Princess Minerva semakin sedih bila ia mengingat wajah Duchess yang penuh kasih sayang seperti ibunya juga Blueberry House yang indah dengan bunga-bunga mawarnya dan pintu gerbang putihnya yang megah.

Princess Minerva bisa saja tetap tinggal di Obbeyville tanpa mengatakan ia telah mengingat semua masa lalunya, tetapi ia tidak dapat mengabaikan ibunya yang dikabarkan jatuh sakit.

Princess Minerva tidak dapat mengabaikan perasaan rindunya pada kakaknya, Pangeran Alcon dan semua orang yang ada di Istana Plesaides. Apalagi pengasuhnya, Mrs. Wve yang pasti juga akan merasa sangat kehilangan dirinya.
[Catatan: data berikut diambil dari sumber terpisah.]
This design comes from an exercise in tuning for small area and a short achievable clock period on the open sky130 flow, not from production work.
In this exercise RTL edits were held to simulation tests only and were not proved equivalent to the original.

==> run.sh <==
#!/bin/bash
# synth_recipe.tcl (not shown) runs the flow's synth.tcl, then flattens the netlist and writes it again
# the make line also repeats each setting of config.mk as NAME=value (left out here)
make -C /OpenROAD-flow-scripts/flow DESIGN_CONFIG=/design/flow/config.mk WORK_HOME=/design/flow/orfs CLKGATE_MAP_FILE= SYNTH_SCRIPT=/design/flow/synth_recipe.tcl finish
==> config.mk <==
export PLATFORM = sky130hd
export DESIGN_NAME = rename_top
export DESIGN_NICKNAME = rename_top
export VERILOG_FILES = /design/flow/design.v
export SDC_FILE = /design/flow/constraint.sdc
export NUM_CORES = 4
export LEC_CHECK = 0
export CAP_MARGIN = 20
export CELL_PAD_IN_SITES_DETAIL_PLACEMENT = 1
export CELL_PAD_IN_SITES_GLOBAL_PLACEMENT = 2
export CORE_MARGIN = 2
export CORE_UTILIZATION = 25
export PLACE_DENSITY = 0.45
export SLEW_MARGIN = 20
==> constraint.sdc <==
create_clock -name core_clock -period 6.0 [get_ports {clk}]
set_input_delay 1.2000 -clock core_clock [delete_from_list [all_inputs] [get_ports {clk}]]
set_output_delay 1.2000 -clock core_clock [all_outputs]
set_load 0.01 [all_outputs]
==> design.v <==
`timescale 1ns/1ps
module front_rat (
    input  logic      clk,
    input  logic      rst,
    input  logic      flush,
    input  logic [$clog2(32)-1:0] rs1_arch,
    input  logic [$clog2(32)-1:0] rs2_arch,
    input  logic [$clog2(32)-1:0] rd_arch,
    input  logic      alloc_fire,
    input  logic [$clog2(64)-1:0]  alloc_phy,
    input  logic [32*$clog2(64)-1:0]  back_map,
    output logic [$clog2(64)-1:0]  rs1_phy,
    output logic [$clog2(64)-1:0]  rs2_phy,
    output logic [$clog2(64)-1:0]  old_phy
);
    logic [$clog2(64)-1:0] map_q [32];
    assign rs1_phy = map_q[rs1_arch];
    assign rs2_phy = map_q[rs2_arch];
    assign old_phy = map_q[rd_arch];
    always_ff @(posedge clk or posedge rst) begin
        if (rst) begin
            for (int i = 0; i < 32; i++) begin
                map_q[i] <= i[$clog2(64)-1:0];
            end
        end else if (flush) begin
            for (int i = 0; i < 32; i++) begin
                map_q[i] <= back_map[i*$clog2(64) +: $clog2(64)];
            end
        end else if (alloc_fire && (rd_arch != '0)) begin
            map_q[rd_arch] <= alloc_phy;
        end
    end
endmodule
`timescale 1ns/1ps
module free_list (
    input  logic     clk,
    input  logic     rst,
    input  logic     flush,
    input  logic     alloc_fire,
    input  logic     release_valid,
    input  logic [$clog2(64)-1:0] release_phy,
    input  logic [32*$clog2(64)-1:0] back_map,
    output logic     free_avail,
    output logic [$clog2(64)-1:0] alloc_phy
);
    logic [64-1:0] free_q;
    logic [64-1:0] held_vec;
    assign free_avail = |free_q;
    always_comb begin
        alloc_phy = '0;
        for (int i = 64-1; i >= 0; i--) begin
            if (free_q[i]) begin
                alloc_phy = i[$clog2(64)-1:0];
            end
        end
    end
    always_comb begin
        held_vec = '0;
        for (int i = 0; i < 32; i++) begin
            held_vec[back_map[i*$clog2(64) +: $clog2(64)]] = 1'b1;
        end
    end
    always_ff @(posedge clk or posedge rst) begin
        if (rst) begin
            free_q <= {{(64-32){1'b1}}, {32{1'b0}}};
        end else if (flush) begin
            free_q <= ~held_vec;
        end else begin
            if (alloc_fire) begin
                free_q[alloc_phy] <= 1'b0;
            end
            if (release_valid) begin
                free_q[release_phy] <= 1'b1;
            end
        end
    end
endmodule
`timescale 1ns/1ps
module reorder_buffer (
    input  logic      clk,
    input  logic      rst,
    input  logic      rename_valid,
    input  logic [$clog2(32)-1:0] rd_arch,
    input  logic      free_avail,
    input  logic [$clog2(64)-1:0]  alloc_phy,
    input  logic [$clog2(64)-1:0]  old_phy,
    input  logic      complete_valid,
    input  logic [$clog2(16)-1:0]   complete_rob_id,
    input  logic      complete_mispredict,
    output logic      rename_ready,
    output logic      alloc_fire,
    output logic [$clog2(64)-1:0]  rd_phy,
    output logic [$clog2(16)-1:0]   rob_id,
    output logic      retire_valid,
    output logic [$clog2(32)-1:0] retire_rd_arch,
    output logic [$clog2(64)-1:0]  retire_rd_phy,
    output logic      release_valid,
    output logic [$clog2(64)-1:0]  release_phy,
    output logic      flush
);
    logic [$clog2(16)-1:0]    head_q;
    logic [$clog2(16)-1:0]    tail_q;
    logic [$clog2(16):0] count_q;
    logic [$clog2(32)-1:0] ent_rd_arch [16];
    logic [$clog2(64)-1:0]  ent_new_phy [16];
    logic [$clog2(64)-1:0]  ent_old_phy [16];
    logic [16-1:0] ent_done;
    logic [16-1:0] ent_misp;
    logic retire_misp;
    logic recovering;
    logic full;
    logic rename_fire;
    logic pop;
    assign recovering = (retire_valid && retire_misp) || flush;
    assign full = (count_q == 16);
    assign rename_ready = !full && (free_avail || (rd_arch == '0)) && !recovering;
    assign rename_fire = rename_valid && rename_ready;
    assign alloc_fire = rename_fire && (rd_arch != '0);
    assign rd_phy = alloc_fire ? alloc_phy : '0;
    assign rob_id = tail_q;
    assign pop = (count_q != '0) && ent_done[head_q] && !recovering;
    assign release_valid = retire_valid && (retire_rd_arch != '0);
    always_ff @(posedge clk or posedge rst) begin
        if (rst) begin
            head_q <= '0;
            tail_q <= '0;
            count_q <= '0;
            ent_done <= '0;
            ent_misp <= '0;
            retire_valid <= 1'b0;
            retire_misp <= 1'b0;
            flush <= 1'b0;
        end else begin
            retire_valid <= pop;
            retire_misp <= pop && ent_misp[head_q];
            flush <= retire_valid && retire_misp;
            if (flush) begin
                head_q <= tail_q;
                count_q <= '0;
            end else begin
                if (pop) begin
                    head_q <= head_q + 1'b1;
                end
                if (rename_fire) begin
                    tail_q <= tail_q + 1'b1;
                end
                case ({rename_fire, pop})
                    2'b10: count_q <= count_q + 1'b1;
                    2'b01: count_q <= count_q - 1'b1;
                    default: count_q <= count_q;
                endcase
            end
            if (complete_valid && !recovering) begin
                ent_done[complete_rob_id] <= 1'b1;
                ent_misp[complete_rob_id] <= complete_mispredict;
            end
            if (rename_fire) begin
                ent_done[tail_q] <= 1'b0;
                ent_misp[tail_q] <= 1'b0;
            end
        end
    end
    always_ff @(posedge clk) begin
        if (rename_fire) begin
            ent_rd_arch[tail_q] <= rd_arch;
            ent_new_phy[tail_q] <= rd_phy;
            ent_old_phy[tail_q] <= old_phy;
        end
        if (pop) begin
            retire_rd_arch <= ent_rd_arch[head_q];
            retire_rd_phy <= ent_new_phy[head_q];
            release_phy <= ent_old_phy[head_q];
        end
    end
endmodule
`timescale 1ns/1ps
module back_rat (
    input  logic      clk,
    input  logic      rst,
    input  logic      retire_valid,
    input  logic [$clog2(32)-1:0] retire_rd_arch,
    input  logic [$clog2(64)-1:0]  retire_rd_phy,
    output logic [32*$clog2(64)-1:0]  back_map
);
    logic [$clog2(64)-1:0] map_q [32];
    always_ff @(posedge clk or posedge rst) begin
        if (rst) begin
            for (int i = 0; i < 32; i++) begin
                map_q[i] <= i[$clog2(64)-1:0];
            end
        end else if (retire_valid && (retire_rd_arch != '0)) begin
            map_q[retire_rd_arch] <= retire_rd_phy;
        end
    end
    always_comb begin
        back_map = '0;
        for (int i = 0; i < 32; i++) begin
            back_map[i*$clog2(64) +: $clog2(64)] = map_q[i];
        end
    end
endmodule
`timescale 1ns/1ps
module rename_top (
    input  logic      clk,
    input  logic      rst,
    input  logic      rename_valid,
    input  logic [$clog2(32)-1:0] rs1_arch,
    input  logic [$clog2(32)-1:0] rs2_arch,
    input  logic [$clog2(32)-1:0] rd_arch,
    input  logic      complete_valid,
    input  logic [$clog2(16)-1:0]   complete_rob_id,
    input  logic      complete_mispredict,
    output logic      rename_ready,
    output logic [$clog2(64)-1:0]  rs1_phy,
    output logic [$clog2(64)-1:0]  rs2_phy,
    output logic [$clog2(64)-1:0]  rd_phy,
    output logic [$clog2(16)-1:0]   rob_id,
    output logic      retire_valid,
    output logic [$clog2(32)-1:0] retire_rd_arch,
    output logic [$clog2(64)-1:0]  retire_rd_phy,
    output logic      flush
);
    logic     alloc_fire;
    logic     free_avail;
    logic [$clog2(64)-1:0] alloc_phy;
    logic [$clog2(64)-1:0] old_phy;
    logic     release_valid;
    logic [$clog2(64)-1:0] release_phy;
    logic [32*$clog2(64)-1:0] back_map;
    front_rat front_rat0 (
        .clk        (clk),
        .rst        (rst),
        .flush      (flush),
        .rs1_arch   (rs1_arch),
        .rs2_arch   (rs2_arch),
        .rd_arch    (rd_arch),
        .alloc_fire (alloc_fire),
        .alloc_phy  (alloc_phy),
        .back_map   (back_map),
        .rs1_phy    (rs1_phy),
        .rs2_phy    (rs2_phy),
        .old_phy    (old_phy)
    );
    free_list free_list0 (
        .clk           (clk),
        .rst           (rst),
        .flush         (flush),
        .alloc_fire    (alloc_fire),
        .release_valid (release_valid),
        .release_phy   (release_phy),
        .back_map      (back_map),
        .free_avail    (free_avail),
        .alloc_phy     (alloc_phy)
    );
    reorder_buffer rob0 (
        .clk                 (clk),
        .rst                 (rst),
        .rename_valid        (rename_valid),
        .rd_arch             (rd_arch),
        .free_avail          (free_avail),
        .alloc_phy           (alloc_phy),
        .old_phy             (old_phy),
        .complete_valid      (complete_valid),
        .complete_rob_id     (complete_rob_id),
        .complete_mispredict (complete_mispredict),
        .rename_ready        (rename_ready),
        .alloc_fire          (alloc_fire),
        .rd_phy              (rd_phy),
        .rob_id              (rob_id),
        .retire_valid        (retire_valid),
        .retire_rd_arch      (retire_rd_arch),
        .retire_rd_phy       (retire_rd_phy),
        .release_valid       (release_valid),
        .release_phy         (release_phy),
        .flush               (flush)
    );
    back_rat back_rat0 (
        .clk            (clk),
        .rst            (rst),
        .retire_valid   (retire_valid),
        .retire_rd_arch (retire_rd_arch),
        .retire_rd_phy  (retire_rd_phy),
        .back_map       (back_map)
    );
endmodule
Princess Minerva tahu ia harus kembali ke Istana Plesaides agar tidak membuat Mrs. Wve terutama Durant, kusir kuda yang mengantarkannya ketika kecelakaan itu terjadi merasa bersalah karena telah menyebabkan kecelakaan itu terjadi sehingga ia menghilang.

Princess Minerva menutup matanya yang mulai membasah dan mencoba tertidur serta berhenti memikirkan kesedihan yang tidak akan dapat dengan mudah dihapuskan dari hatinya.